As per official maven
documentation, Scope Tag in maven dependency is used to use to limit the
transitivity of dependency or in simpler terms to define the scope or phase
in which that dependency will actually work.
The <Scope> the element can take six values in our pom.xml file:
ร Compile
ร Provided
ร Runtime
ร Test
ร System
ร Import
Now Let’s look into
more details for all these six Scopes.
Compile
This is the maven
default scope. This dependency is needed for the purpose of build, test and
runs the project.
Compile dependencies
are available in all classpaths of a project. These dependencies are also
transferred to dependent projects.
For e.g, we need the JAR
for compiling and running the web application
Provided
Provided is quite
similar to compile and is used during build and test the project.
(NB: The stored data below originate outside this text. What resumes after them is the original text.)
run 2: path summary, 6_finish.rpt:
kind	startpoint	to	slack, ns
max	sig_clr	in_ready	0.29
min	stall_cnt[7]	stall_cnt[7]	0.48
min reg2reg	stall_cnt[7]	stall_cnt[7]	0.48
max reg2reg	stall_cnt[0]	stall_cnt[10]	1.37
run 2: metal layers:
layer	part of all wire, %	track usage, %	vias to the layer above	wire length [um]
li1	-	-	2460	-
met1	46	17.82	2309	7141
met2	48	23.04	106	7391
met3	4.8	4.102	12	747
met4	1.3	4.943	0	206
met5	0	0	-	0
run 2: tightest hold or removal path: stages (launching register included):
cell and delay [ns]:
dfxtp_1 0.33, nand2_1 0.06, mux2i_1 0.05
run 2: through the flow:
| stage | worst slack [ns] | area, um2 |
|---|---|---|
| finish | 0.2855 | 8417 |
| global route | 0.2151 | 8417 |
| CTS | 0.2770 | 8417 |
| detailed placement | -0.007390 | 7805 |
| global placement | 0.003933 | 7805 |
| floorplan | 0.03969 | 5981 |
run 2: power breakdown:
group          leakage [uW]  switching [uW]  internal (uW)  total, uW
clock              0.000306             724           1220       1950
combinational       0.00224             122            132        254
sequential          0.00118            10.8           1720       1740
<file path="config.mk">
export PLATFORM = sky130hd
export DESIGN_NAME = sample_fifo
export DESIGN_NICKNAME = d
export VERILOG_FILES = /design/src/rtl/fm_pkg.sv /design/src/rtl/sample_fifo.sv
export SDC_FILE = /design/constraint.sdc
export NUM_CORES = 1
export LEC_CHECK = 0
export CORE_ASPECT_RATIO = 0.7
export CORE_UTILIZATION = 60
export DETAILED_ROUTE_END_ITERATION = 6
export PLACE_DENSITY_LB_ADDON = 0.15
export SKIP_LAST_GASP = 1
export SYNTH_ARGS = -nofsm -noshare
export SYNTH_HDL_FRONTEND = slang
export SYNTH_SLANG_ARGS = --single-unit
export TNS_END_PERCENT = 50
</file>
<file path="constraint.sdc">
create_clock -name clock -period 6.4 [get_ports clock]
set_input_delay 1.28 -clock clock [delete_from_list [all_inputs] [get_ports clock]]
set_output_delay 1.28 -clock clock [all_outputs]
set_load 0.01 [all_outputs]
</file>
--- src/rtl/mac_pkg.sv ---
// Shared types and default sizes for the MAC frame accumulator.
package mac_pkg;

    typedef enum logic {
        ACC  = 1'b0,
        HOLD = 1'b1
    } acc_state_e;

    localparam int unsigned IN_W_DEF      = 16;
    localparam int unsigned ACC_W_DEF     = 24;
    localparam int unsigned FRAME_LEN_DEF = 4;

endpackage

--- src/rtl/mac_frame_accumulator_sat_adder.sv ---
// Unsigned W-bit adder that clamps to all-ones when the true sum does not fit.
module sat_adder #(
    parameter int unsigned W = 24
) (
    input  logic [W-1:0] a_i,
    input  logic [W-1:0] b_i,
    output logic [W-1:0] sum_o,
    output logic         ovf_o
);

    logic [W:0] raw_sum;

    // Add with one guard bit; a carry out means the result must saturate.
    always_comb begin
        raw_sum = {1'b0, a_i} + {1'b0, b_i};
        ovf_o   = raw_sum[W];
        sum_o   = raw_sum[W] ? '1 : raw_sum[W-1:0];
    end

endmodule

--- src/rtl/mac_frame_accumulator.sv ---
// Sums FRAME_LEN consecutive upstream MAC results and presents the saturated
// frame sum through a valid/ready handshake; one frame in flight at a time.
module mac_frame_accumulator
    import mac_pkg::*;
#(
    parameter int unsigned IN_W      = IN_W_DEF,
    parameter int unsigned ACC_W     = ACC_W_DEF,
    parameter int unsigned FRAME_LEN = FRAME_LEN_DEF
) (
    input  logic             clk_i,
    input  logic             rst_i,
    input  logic [IN_W-1:0]  d_i,
    input  logic             d_valid_i,
    output logic             d_ready_o,
    input  logic             clear_i,
    output logic [ACC_W-1:0] sum_o,
    output logic             sum_valid_o,
    input  logic             sum_ready_i,
    output logic             ovf_o
);

    localparam int unsigned      CNT_W    = $clog2(FRAME_LEN + 1);
    localparam logic [CNT_W-1:0] LAST_CNT = CNT_W'(FRAME_LEN - 1);

    acc_state_e       state_q, state_d;
    logic [ACC_W-1:0] acc_q, acc_d;
    logic [ACC_W-1:0] sum_q, sum_d;
    logic [CNT_W-1:0] cnt_q, cnt_d;
    logic             frame_ovf_q, frame_ovf_d;
    logic             ovf_q, ovf_d;
    logic             sum_valid_q, sum_valid_d;

    logic [ACC_W-1:0] d_ext;
    logic [ACC_W-1:0] add_sum;
    logic             add_ovf;
    logic             ready;
    logic             accept;
    logic             last_sample;
    logic             sum_taken;

    assign d_ext = ACC_W'(d_i);

    sat_adder #(
        .W (ACC_W)
    ) u_sat_adder (
        .a_i   (acc_q),
        .b_i   (d_ext),
        .sum_o (add_sum),
        .ovf_o (add_ovf)
    );

    // State register; reset and abort both return to accumulating.
    always_ff @(posedge clk_i) begin
        // NOTE: sequential state uses non-blocking assignments so every flop
        // samples the pre-edge values regardless of process ordering.
        if (rst_i) begin
            state_q <= ACC;
        end else begin
            state_q <= state_d;
        end
    end

    // Next-state logic: finish a frame into HOLD, release HOLD on handshake.
    always_comb begin
        // NOTE: every combinational output gets a default first so no path
        // leaves it unassigned, which would otherwise infer a latch.
        state_d = state_q;
        if (clear_i) begin
            state_d = ACC;
        end else begin
            unique case (state_q)
                ACC:  if (last_sample) state_d = HOLD;
                HOLD: if (sum_taken)   state_d = ACC;
                default: state_d = ACC;
            endcase
        end
    end

    // Output logic: samples are only taken while accumulating and not aborting.
    always_comb begin
        ready       = (state_q == ACC) && !clear_i && !rst_i;
        accept      = d_valid_i && ready;
        last_sample = accept && (cnt_q == LAST_CNT);
        sum_taken   = sum_valid_q && sum_ready_i;
    end

    // Datapath next values: accumulate, close out a frame, or drop on abort.
    always_comb begin
        acc_d       = acc_q;
        cnt_d       = cnt_q;
        frame_ovf_d = frame_ovf_q;
        sum_d       = sum_q;
        ovf_d       = ovf_q;
        sum_valid_d = sum_valid_q;
        if (clear_i) begin
            acc_d       = '0;
            cnt_d       = '0;
            frame_ovf_d = 1'b0;
            ovf_d       = 1'b0;
            sum_valid_d = 1'b0;
        end else if (last_sample) begin
            sum_d       = add_sum;
            ovf_d       = frame_ovf_q | add_ovf;
            sum_valid_d = 1'b1;
            acc_d       = '0;
            cnt_d       = '0;
            frame_ovf_d = 1'b0;
        end else if (accept) begin
            acc_d       = add_sum;
            cnt_d       = cnt_q + 1'b1;
            frame_ovf_d = frame_ovf_q | add_ovf;
        end else if (sum_taken) begin
            sum_valid_d = 1'b0;
            ovf_d       = 1'b0;
        end
    end

    // Datapath registers, all cleared by reset including the presented sum.
    always_ff @(posedge clk_i) begin
        // NOTE: every register here has a reset value; there is no storage
        // array that would make resetting it costly.
        if (rst_i) begin
            acc_q       <= '0;
            cnt_q       <= '0;
            frame_ovf_q <= 1'b0;
            sum_q       <= '0;
            ovf_q       <= 1'b0;
            sum_valid_q <= 1'b0;
        end else begin
            acc_q       <= acc_d;
            cnt_q       <= cnt_d;
            frame_ovf_q <= frame_ovf_d;
            sum_q       <= sum_d;
            ovf_q       <= ovf_d;
            sum_valid_q <= sum_valid_d;
        end
    end

    assign d_ready_o   = ready;
    assign sum_o       = sum_q;
    assign sum_valid_o = sum_valid_q;
    assign ovf_o       = ovf_q;

endmodule

--- config.mk ---
export PLATFORM = sky130hd
export DESIGN_NAME = mac_frame_accumulator
export DESIGN_NICKNAME = d
export VERILOG_FILES = /design/src/rtl/mac_pkg.sv /design/src/rtl/mac_frame_accumulator_sat_adder.sv /design/src/rtl/mac_frame_accumulator.sv
export SDC_FILE = /design/constraint.sdc
export NUM_CORES = 1
export LEC_CHECK = 0
export CAP_MARGIN = 5
export CORE_AREA = 4 4 94 96
export DETAILED_ROUTE_END_ITERATION = 16
export DIE_AREA = 0 0 98 100
export PLACE_DENSITY_LB_ADDON = 0.15
export SETUP_SLACK_MARGIN = 0.4
export SYNTH_ARGS = -nofsm -noshare
export SYNTH_HDL_FRONTEND = slang
export SYNTH_SLANG_ARGS = --single-unit
--- constraint.sdc ---
create_clock -name clk_i -period 2.9 [get_ports clk_i]
set_input_delay 0.87 -clock clk_i [delete_from_list [all_inputs] [get_ports clk_i]]
set_output_delay 0.87 -clock clk_i [all_outputs]
set_load 0.005 [all_outputs]
==> impl_metrics.py <==
metrics = {
    "floorplanning": {
        "die_h_microns": 100,
        "boundaryPins": 48,
        "core_sq_mm": 0.00805,
        "rows": 33,
        "start_util_pct": 38.7,
        "die_width_microns": 98,
        "die_area_sq_mm": 0.00980,
    },
    "routing": {
        "firstDrtPassIters": 5,
        "postRouteAntennaNets": 0,
        "first_iter_violations": 161,
        "viasPerCell": 5.31,
        "wirelength_microns": 9370,
        "wl_per_cell_microns": 16.3,
        "drc_errors": 0,
        "vias": 3047,
    },
    "sta": {
        "setup_viol": 0,
        "slew-limit-headroom_pct": 63.5,
        "fmaxAchievable_mhz": 384,
        "final.min_clock_period_ns": 2.61,
        "clock_skew_ns": 0.00645,
        "fin_hold_ws_ns": 0.466,
        "worst_slew_pin_slew_ns": 0.546,
        "period_share_pct": 89.9,
        "rsz0062_at_grt": "yes",
        "fin_setup_tns_ns": 0,
        "worst_slack_ns": 0.293,
        "hold_violations": 0,
        "slew_violations": 0,
    },
    "worst_setup_path": {
        "critPathRequiredTime_ns": 3.09,
        "end_kind": "flop",
        "path_class": "primary input to flop",
        "critPathLaunchType": "primary input",
        "critPathLaunch": "d_i[0]",
        "arrival_ns": 2.79,
        "rr_startpoint": "acc_q[0]$_SDFFE_PP0P_",
        "path_max_fanout": 7,
    },
    "place": {
        "dp_hpwl_microns": 6260,
        "io_buffers": 47,
        "dpl.cell_count": 535,
        "place_ws_ns": -0.572,
        "gp_congestion": 0.830,
    },
    "logic_synthesis": {
        "yosys.area.top_type": "dfxtp_1",
        "yosys.area_share.adder_pct": 7.87,
        "synth_simple_gate_area_share_pct": 18.9,
        "yosys-top-cells-area": "dfxtp_1 (35%), ha_1 (7.2%), nor2_1 (7.0%)",
        "synthArstFlopShare_pct": 0,
        "synth_nets": 401,
        "seq_area_frac_synth_pct": 35.4,
        "synth_area_sq_mm": 0.00311,
        "muxShareOfSynthArea_pct": 1.33,
        "synth_edf_count": 0,
        "synth_cells": 361,
        "dominantRegCellSynth": "dfxtp_1",
        "yosysUniqueCellTypes": 63,
        "synth.most_common_cell": "nor2_1",
        "synth_top_family_by_area": "compound AO/OA/AOI/OAI gates",
        "yosysTopAreaCellShare_pct": 35.4,
        "yosysWarnings": 0,
        "syn_area_per_cell_sq_um": 8.63,
        "synth-compound-area-share_pct": 28.0,
        "synth-xor-area-share_pct": 4.78,
        "ys_ff_latch": 55,
        "yosys-top-cells-count": "nor2_1 (58), dfxtp_1 (55), a21oi_1 (30), nand2_1 (29), a211oi_1 (20)",
    },
    "finish": {
        "stdcell_count": 574,
        "area_growth_pct": 54.2,
        "drive_above_1_share_pct": 40.5,
        "finalNetCount": 508,
        "n_fill_cell": 665,
        "num_antenna_cells": 0,
    },
    "clock_network": {
        "cts-root-buf": "clkbuf_8",
        "worstSkewPairLatency_ns": 0.31,
        "h-tree-depth": 2,
        "ctsLongestPathBuffers": 2,
        "cts_tree": "yes",
        "path_clk_slew_ns": 0.10,
        "clock-sinks": 55,
        "cts_buffers": 5,
    },
    "worst_hold_path": {
        "hold_class": "flop to flop",
        "min-delay-start": "cnt_q[1]$_SDFFE_PP0P_",
    },
    "pwr": {
        "p_per_area_mw_per_mm2": 311,
        "leakage_nw": 1.78,
        "peakVddDrop_mv": 0.204,
        "finalPower_w": 0.00149,
    },
    "run_status": {
        "outcome": "finished, final reports clean",
    },
    "grt": {
        "grtUsageTotal_pct": 18.9,
        "first_global_vias": 3043,
        "antenna_found_initial": 0,
        "grt_overflow_total": 0,
        "grt_max_degree": 36,
        "grt_pass1_wl_microns": 15100,
    },
    "job": {
        "cap_violations": 0,
    },
}
## cells by family after synthesis
kind of cell	Yosys count
mux	4
simple gates	125
xor+xnor	17
buf+inv	24
fa+ha+maj	19
compound gates	117
flops	55
## registers in the layout (all words and copies together), names as in the netlist
name / count
frame_ovf_q: 1
ovf_o: 1
state_q: 1
acc_q: 24
cnt_q: 3
sum_valid_o: 1
sum_o: 24
## critical path: stages
cell and delay [ns]:
buf_6 0.10, ha_4 0.15, fa_2 0.34, a211oi_2 0.24, o211ai_2 0.14, and4bb_2 0.28
nor2_4 0.11, buf_6 0.14, nor2_4 0.07, buf_4 0.16, nor2_2 0.10, a211oi_1 0.08
## report_power, final
part | total (W) | switching [W] | internal, W
clock | 0.000427 | 0.000257 | 0.000170
sequential | 0.000767 | 0.00000617 | 0.000761
combinational | 0.000298 | 0.000152 | 0.000145
total | 0.00149 | 0.000416 | 0.00108
## area by class of cell
class	instances	area (sq um)	area share, %
Sequential cell	55	1100	22.9
Clock buffer	6	72.6	1.51
Multi-Input combinational cell	284	2440	50.9
Timing Repair Buffer	117	1020	21.3
Inverter	5	18.8	0.391
Clock inverter	2	12.5	0.261
Tap cell	105	131	2.74
## metrics by stage
step	cell area, sq um	utilization [%]
3_5_place_dp	3970	49.3
5_1_grt	4800	59.6
4_1_cts	4620	57.4
2_1_floorplan	3130	-
6_report	4800	59.6
3_3_place_gp	3970	49.3
## metal layers
layer	share of wire, %	track usage [%]	wire (microns)
met1	45	24.8	4260
met2	50	32.3	4660
met3	3.7	2.99	351
met4	1.0	5.11	97
met5	0	0	0
## repair_timing
action,CTS,global route
pin swaps,63,32
resized for setup,121,32
buffers inserted,23,6
gates cloned,2,0
hold endpoints to repair,0,0
hold buffers,0,0
setup endpoints to repair,52,51
## worst paths after layout
kind,end,slack (ns),cells past startpoint
worst max-delay path,sum_o[3]$_SDFFE_PP0P_,0.29,12
worst min-delay path,cnt_q[1]$_SDFFE_PP0P_,0.47,2
worst max register to register,sum_o[3]$_SDFFE_PP0P_,0.57,11
worst min register to register,cnt_q[1]$_SDFFE_PP0P_,0.47,2
## cell usage in the layout, fill, tap and decap left out, drive strengths merged, types with 3 or more instances in the layout
master,count
nand2,29
xor2,6
mux2i,3
clkdlybuf4s15,7
a311oi,6
o211ai,3
inv,5
and3,5
nor2,66
dfxtp,55
nor3,11
ha,18
clkbuf,8
nand3,3
a21o,8
buf,77
o21a,4
xnor2,11
a21oi,32
o21ai,19
a211oi,29
a31oi,3
nand4,3
clkdlybuf4s50,28
Power figures use the tool's default switching activity.
--- config.mk ---
export PLATFORM = sky130hd
export DESIGN_NAME = pipelined_adder_flat
export DESIGN_NICKNAME = d
export VERILOG_FILES = /design/src/rtl/pipelined_adder_if.sv /design/src/rtl/pipelined_adder.sv /design/src/flat_wrapper.sv
export SDC_FILE = /design/constraint.sdc
export NUM_CORES = 1
export LEC_CHECK = 0
export CAP_MARGIN = 20
export CORE_ASPECT_RATIO = 1.4
export CORE_UTILIZATION = 45
export CTS_CLUSTER_SIZE = 28
export DETAILED_ROUTE_END_ITERATION = 8
export GPL_ROUTABILITY_DRIVEN = 0
export PLACE_DENSITY = 0.68
export REMOVE_ABC_BUFFERS = 1
export SYNTH_ARGS = -nofsm -noshare
export SYNTH_HDL_FRONTEND = slang
export SYNTH_SLANG_ARGS = --single-unit
--- constraint.sdc ---
create_clock -name clock -period 3.3 [get_ports clock]
set_input_delay 0.99 -clock clock [delete_from_list [all_inputs] [get_ports clock]]
set_output_delay 0.99 -clock clock [all_outputs]
set_load 0.01 [all_outputs]
--- src/rtl/pipelined_adder_if.sv ---
// rtl/pipelined_adder_if.sv - operand/result bundle for the pipelined adder
interface pipelined_adder_if #(
   parameter int WIDTH = 37
);
   logic             valid_in;
   logic [WIDTH-1:0] a;
   logic [WIDTH-1:0] b;
   logic             c_in;
   logic             sub;
   logic             valid_out;
   logic [WIDTH-1:0] sum;
   logic             c_out;
   logic             overflow;

   modport master (
      output valid_in, a, b, c_in, sub,
      input  valid_out, sum, c_out, overflow
   );

   modport slave (
      input  valid_in, a, b, c_in, sub,
      output valid_out, sum, c_out, overflow
   );
endinterface
--- src/rtl/clk_div_prog.sv ---
// clk_div_prog: runtime-programmable clock divider with period tick and load/ack handshake.
// Define CLKDIV_DUTY_EN to add a programmable high time (duty_in) captured with each load.
module clk_div_prog #(
    parameter int WIDTH       = 27,
    parameter int DEFAULT_DIV = 100_000
) (
    input  logic             incoming_CLK100MHZ,
    input  logic             incoming_RST_N,
    input  logic             enable,
    input  logic [WIDTH-1:0] div_in,
`ifdef CLKDIV_DUTY_EN
    input  logic [WIDTH-1:0] duty_in,
`endif
    input  logic             load,
    output logic             load_ack,
    output logic             busy,
    output logic             outgoing_CLK,
    output logic             tick
);
    localparam logic [WIDTH-1:0] DEF_N = WIDTH'(DEFAULT_DIV);
    localparam logic [WIDTH-1:0] DEF_H = WIDTH'(DEFAULT_DIV >> 1);
    localparam logic [WIDTH-1:0] ONE   = WIDTH'(1);
    localparam logic [WIDTH-1:0] TWO   = WIDTH'(2);

    logic [WIDTH-1:0] r_ctr, r_n, r_h, r_pend_div;
    logic             r_pending, r_out, r_tick, r_ack;
    logic [WIDTH-1:0] w_div_clamped, w_new_h;
    logic             w_last, w_apply;

    assign w_div_clamped = (div_in < TWO) ? TWO : div_in;
    assign w_last        = (r_ctr == r_n - ONE);
    // A pending load lands at a period boundary, or at once while stopped.
    assign w_apply       = r_pending & (w_last | ~enable);

`ifdef CLKDIV_DUTY_EN
    logic [WIDTH-1:0] r_pend_h, w_duty_clamped;
    // High time is clamped against the new period so the output always toggles.
    assign w_duty_clamped = (duty_in == '0) ? ONE :
                            (duty_in >= w_div_clamped) ? w_div_clamped - ONE : duty_in;
    assign w_new_h = r_pend_h;
    always_ff @(posedge incoming_CLK100MHZ or negedge incoming_RST_N) begin
        if (!incoming_RST_N)
            r_pend_h <= DEF_H;
        else if (load)
            r_pend_h <= w_duty_clamped;
    end
`else
    assign w_new_h = r_pend_div >> 1;
`endif

    always_ff @(posedge incoming_CLK100MHZ or negedge incoming_RST_N) begin
        if (!incoming_RST_N) begin
            r_ctr      <= '0;
            r_n        <= DEF_N;
            r_h        <= DEF_H;
            r_pend_div <= DEF_N;
            r_pending  <= 1'b0;
            r_out      <= 1'b0;
            r_tick     <= 1'b0;
            r_ack      <= 1'b0;
        end else begin
            if (enable) begin
                r_ctr  <= w_last ? '0 : r_ctr + ONE;
                r_out  <= (r_ctr < r_h);
                r_tick <= w_last;
            end else begin
                r_ctr  <= '0;
                r_out  <= 1'b0;
                r_tick <= 1'b0;
            end
            if (w_apply) begin
                r_n <= r_pend_div;
                r_h <= w_new_h;
            end
            if (load)
                r_pend_div <= w_div_clamped;
            r_pending <= load | (r_pending & ~w_apply);
            r_ack     <= w_apply;
        end
    end

    assign outgoing_CLK = r_out;
    assign tick         = r_tick;
    assign load_ack     = r_ack;
    assign busy         = r_pending;
endmodule
--- config.mk ---
export PLATFORM = sky130hd
export DESIGN_NAME = clk_div_prog
export DESIGN_NICKNAME = d
export VERILOG_FILES = /design/src/rtl/clk_div_prog.sv
export SDC_FILE = /design/constraint.sdc
export NUM_CORES = 1
export LEC_CHECK = 0
export CORE_AREA = 2 2 159 99
export CTS_BUF_LIST = sky130_fd_sc_hd__clkbuf_4
export DETAILED_ROUTE_END_ITERATION = 8
export DIE_AREA = 0 0 161 101
export GPL_TIMING_DRIVEN = 0
export SETUP_SLACK_MARGIN = 0.2
export SLEW_MARGIN = 30
export SYNTH_ARGS = -nofsm -noshare
export SYNTH_HDL_FRONTEND = slang
export SYNTH_SLANG_ARGS = --single-unit
--- constraint.sdc ---
create_clock -name incoming_CLK100MHZ -period 3.1 [get_ports incoming_CLK100MHZ]
set_input_delay 0.62 -clock incoming_CLK100MHZ [delete_from_list [all_inputs] [get_ports incoming_CLK100MHZ]]
set_output_delay 0.62 -clock incoming_CLK100MHZ [all_outputs]
set_load 0.02 [all_outputs]
* Word level (Yosys, flattened, before mapping)
Cells that the tools add are included.
** Word-level totals
- Register bits :: 111
- Input bits :: 31
** Cells by class
- Mux-type cells :: 5
- Eq/ne operators :: 1
- $lt $le $gt $ge :: 2
- Add/subtract/negate cells :: 2
- Bitwise logic cells :: 6
** Operators by type and width (count)
- $mux 27 :: 3
- $add 27x1->27 const B :: 1
- $eq 27x27->1 :: 1
- $lt 27x2->1 const B :: 1
- $lt 27x26->1 :: 1
- $sub 27x1->27 const B :: 1
- $and 1x1->1 :: 2
- $mux 1 :: 2
- $not 1->1 :: 2
- $or 1x1->1 :: 2

* Logic depth before layout (Yosys ltp)
Gate-level depths: netlist of run 1.
- Depth in word-level cells :: 7
- Depth in mapped cells :: 12

* Least setup slack after synthesis of run 1
OpenSTA, ideal clock, no wires.
- Path type :: register to register
- From :: register r_n[0]
- To :: register r_ctr[20]
- Path buffers :: 2
- Stages on the path, launching flop included :: 12
- Required time :: 2.981 ns
- Arrival :: 2.646 ns
- Period minus slack after synthesis :: 2.765 ns
- Path slack :: 0.335 ns
- Path through :: dfrtp_1 -> inv_1 -> ha_1 -> xor3_1 -> o32a_1 -> or4_1 -> a21oi_1 -> nand4_1 -> o21ai_2 -> buf_6 -> buf_6 -> nor2_1
** On the way
- Word-level cells in the longest chain between the ends :: 4
** Ends and longest elaborated chain
- start, declared :: line 25 : logic [WIDTH-1:0] r_ctr, r_n, r_h, r_pend_div;
- start signal, assigned :: line 72 : r_n <= r_pend_div;
- $sub 27x1->27 :: line 31 : assign w_last = (r_ctr == r_n - ONE);
- $eq 27x27->1 :: line 31
- $mux 27 :: line 63 : r_ctr <= w_last ? '0 : r_ctr + ONE;
- $mux 27 :: line 62 : if (enable) begin
- end signal, assigned :: line 63
- end, declared :: line 25
Every way passes these cells.
A chain may end at the register's enable or synchronous reset.

* Worst setup path in the final report of run 1
- From :: register r_n[18]
- To :: register r_ack (netlist: load_ack)
** On the way
- Word-level cells in the longest chain between the ends :: 4
** Ends and longest elaborated chain
- $sub 27x1->27 :: line 31
- $eq 27x27->1 :: line 31
- $or 1x1->1 :: line 33 : assign w_apply = r_pending & (w_last | ~enable);
- $and 1x1->1 :: line 33
- named net w_apply :: line 28 : logic w_last, w_apply;
- end signal, assigned :: line 78 : r_ack <= w_apply;
- end, declared :: line 26 : logic r_pending, r_out, r_tick, r_ack;
The timed path passes the listed nets, and every way through them passes these cells.

==> impl_results.md, run 1 <==
- Status: finished clean
- P per Cell Area: 424 mW/mm²
- Finished Layout Cells: 911
- Final Setup Violations: 0
- Worst Setup SP: r_n[18]
- Drt first pass iters: 7
- Sinks on the clock net: 85
- Chip height: 101 µm
- CP Launch Type: flip-flop
- Synth cell types: 63
- Core Area: 0.0149 mm²
- Nets@finish: 761
- # diodes: 0
- Most frequent cells in the layout: dfrtp_1 (66), nand3_1 (47), nor2_1 (42)
- Crit end category: flip-flop
- Place WS: -0.538 ns
- Worst-path fanout max: 7
- Maximum Capacitance Violations: 0
- Leak pwr: 2.94 nW
- Largest net degree at the start of global routing: 63
- Post-synthesis register bit count: 85
- Cell area after layout: 0.00713 mm²
- Commonest non-fill, non-tap cell in the layout: dfrtp_1
- Initial antenna violation count: 0
- Via Count: 5352
- PnR worst setup slack: 0.166 ns
- Post-Syn Nets: 690
- Post-DP Area: 0.00643 mm²
- Max-slew violation count: 0
- Die width: 161 µm
- Drt total wl: 17.5 mm
- Final hold vios: 0
- IO buf count: 33
- Max Freq: 341 MHz
- Critical path class: reg2reg
- Clock skew: 0.0290 ns
- Post-synth EDFFs: 0
- Post-Syn Area per Cell: 9.21 µm²
- Post-Syn Area: 0.00582 mm²
- Final period utilization: 94.6%
- Vias in the first global route: 5154
- Pin slew with the least headroom to its limit: 0.704 ns
- Post-DRT Antenna Nets: 0
- WP data required: 3.52 ns
- Fillers: 1402
- Area of the multi-input gates: 0.00354 mm²
- Fin crit period: 2.93 ns
- CTS buffer count: 9
- First-pass GRT wire length: 28.1 mm
- Top FF cell, synth: dfrtp_1
- Warnings, synthesis: 0
- CTS tree: done
- Worst-path clk slew: 0.18 ns
- Latest clock arrival within the worst-skew pair: 0.49 ns
- Clock buffer depth: 2
- Unrepaired setup endpoints after global routing: true
- Iteration-0 DRC Markers: 459
- Max_slew headroom: 52.6%
- Final RePlAce weighted congestion: 0.903
- Setup TNS: 0 ns
- Sequential area share after synthesis: 36.8%
- DR WL/cell: 19.2 µm
- Worst reg2reg startpoint: r_n[18]
- Async set-reset flop share out of synthesis: 100%
- Placed Instances: 869
- Worst VDD drop: 0.000192 V
- Reg area: 0.00215 mm²
- Drt via density: 5.87
- Total GRT Usage: 22.2%
- Grt ovf: 0
- Io pins: 35
- Class of the worst hold path: in2async
- Instance count of the mapped netlist: 632
- Row count: 35
- Share of cells above drive strength 1: 21.5%
- DP HPWL: 12.6 mm
- Min Hold Slack: 0.518 ns
- Synthesis-to-layout area growth: 22.6%
- CTS Root Cell: clkbuf_4
- Critical Path AT: 3.35 ns
- DRC Markers: 0
- Initial Util: 39.1%
- Die area: 0.0163 mm²
- H-tree lvl count: 3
This is also required to run, but should not be exported, because the dependency will be provided at the runtime by JDK or a container.
e.g We need JAR for
compiling the project, but at run time there is already a JAR provided by the environment so we don't need it to packaged again with our web application.
RunTime
This dependency is not
required for build or compilation, but is required to test and run our project.
Test
Test are not
needed to build and run the project. They are needed to compile and run
the unit tests.
System
This is similar to
provided and the only difference is system dependencies are not retrieved
from remote repository. They are present under some project’s subdirectory and
are referenced from there.
For e.g some
dependencies we might have created by our own and wanted to use it in our
project.
Import
This scope is
only supported on a dependency of type pom in the dependencyManagement section. Maven 2.0.9 or later replaces pom
with dependencymanagement Section.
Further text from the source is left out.